However, the method of applying a DC voltage of the opposite polarity as described above is a method which is very effective in speeding up the removal of residual charges if the neutralization point of the charges can be accurately determined. However, it is difficult to actually make this determination within a range that does not hinder the attachment / detachment of the wafer. In many cases, charges of the opposite polarity are induced on the wafer, and the wafer is again attracted. In addition, since the neutralization rate of the residual charge also depends on the physical properties of the wafer and the surface state of the suction surface, there is a limit in determining the reverse potential application time by measuring the application time.

To solve this problem, for example, Japanese Unexamined Patent Publication No. 4-162443 discloses an electrode connected to a constant voltage power supply to which a voltage of a predetermined potential is applied, and an electrode connected to a constant current power supply having a voltage of an opposite potential. There is disclosed an electrostatic chuck device that includes an electrode to be applied and monitors a process of decreasing a voltage (proportional to a residual charge) between the two electrodes to detect a decrease in an attraction force. However, complication of the device configuration and control is inevitable.

Further, in the plasma CVD, the applicant of the present application has found experimentally that when the polarity of the voltage applied to the monopolar electrostatic chuck is switched immediately after film formation and the residual charge removal plasma is irradiated, the plasma is irradiated. The particle level on the wafer deteriorates over time. One of the causes is that the reaction product particles of the plasma floating near the wafer due to the effect of the Coulomb force of the electrostatic chuck during the film formation or the reaction product particles peeled off from the inner wall surface of the chamber cause the applied voltage to decrease. It is conceivable that the film is attracted to the surface of the wafer as the polarity is reversed.

As described above, there is a great possibility that application of a voltage having the opposite polarity causes a new problem.

Further, it has been pointed out that radicals are generated from the residual processing gas used in the plasma treatment before removing residual charges, and the radicals deteriorate the anisotropic shape of the pattern already formed. I have. This is related to the fact that the normal residual charge removal process does not apply a substrate bias, and is performed under conditions where a radical reaction prevails.

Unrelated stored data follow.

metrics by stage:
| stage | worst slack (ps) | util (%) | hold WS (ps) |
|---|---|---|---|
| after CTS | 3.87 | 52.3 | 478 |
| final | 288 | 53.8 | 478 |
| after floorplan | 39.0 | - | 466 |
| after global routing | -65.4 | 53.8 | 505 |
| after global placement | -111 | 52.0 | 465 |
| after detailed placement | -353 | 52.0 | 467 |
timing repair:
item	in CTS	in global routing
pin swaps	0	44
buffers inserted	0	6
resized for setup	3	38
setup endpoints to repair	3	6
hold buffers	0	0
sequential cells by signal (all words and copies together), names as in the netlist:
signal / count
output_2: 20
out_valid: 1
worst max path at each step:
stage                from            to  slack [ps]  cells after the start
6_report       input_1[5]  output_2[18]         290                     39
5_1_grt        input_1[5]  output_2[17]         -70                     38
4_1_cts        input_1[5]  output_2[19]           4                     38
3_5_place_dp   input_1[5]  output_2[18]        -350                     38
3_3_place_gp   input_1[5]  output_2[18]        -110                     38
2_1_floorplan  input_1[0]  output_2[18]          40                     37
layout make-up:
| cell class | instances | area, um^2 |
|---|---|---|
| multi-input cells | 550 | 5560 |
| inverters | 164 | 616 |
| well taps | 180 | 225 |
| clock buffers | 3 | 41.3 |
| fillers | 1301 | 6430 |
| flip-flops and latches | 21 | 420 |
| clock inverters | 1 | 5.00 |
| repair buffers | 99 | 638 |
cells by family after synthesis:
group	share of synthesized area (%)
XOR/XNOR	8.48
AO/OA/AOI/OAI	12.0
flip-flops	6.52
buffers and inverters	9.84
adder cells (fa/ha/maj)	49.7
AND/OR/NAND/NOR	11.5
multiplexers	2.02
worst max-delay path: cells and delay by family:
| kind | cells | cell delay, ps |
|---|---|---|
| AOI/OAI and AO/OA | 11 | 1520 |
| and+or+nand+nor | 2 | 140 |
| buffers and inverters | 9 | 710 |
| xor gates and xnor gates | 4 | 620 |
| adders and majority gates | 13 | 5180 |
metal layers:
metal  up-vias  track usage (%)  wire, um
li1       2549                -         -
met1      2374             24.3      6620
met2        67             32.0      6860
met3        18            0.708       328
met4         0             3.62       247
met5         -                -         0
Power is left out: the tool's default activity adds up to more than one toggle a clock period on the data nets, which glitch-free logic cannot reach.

For example, if a residual hole is removed using O ₂ plasma after opening a contact hole in the SiO ₂ interlayer insulating film using a fluorocarbon-based gas, the decomposition of the residual fluorocarbon-based gas is promoted by O ₂ ,
It is known that a large amount of generated F ^* deteriorates the anisotropic shape of the contact hole.

A similar problem occurs in the etching of the lower resist layer in the three-layer resist process. That is, if the O ₂ gas used for etching is also used for removing residual charges as it is, the generated O ^* deteriorates the anisotropic shape of the lower resist pattern. Therefore, the present invention is to remove the residual charge of a monopolar electrostatic chuck in a short time without deteriorating the anisotropic shape without applying a reverse polarity voltage and without modifying an existing device. It is an object of the present invention to provide a plasma processing method capable of performing the following.

[0012]

A plasma processing method according to the present invention is proposed to achieve the above-mentioned object, and independently controls ion density and ion incident energy.
A first step of adsorbing a substrate on a substrate stage having a monopolar electrostatic chuck in a plasma chamber of a possible plasma processing apparatus and performing predetermined plasma processing on the substrate using plasma of a processing gas; Stopping applying a DC voltage to the monopolar electrostatic chuck, generating a plasma of a residual charge removing gas in the chamber, and generating a self-bias on the substrate stage. And a second step of removing the residual charges.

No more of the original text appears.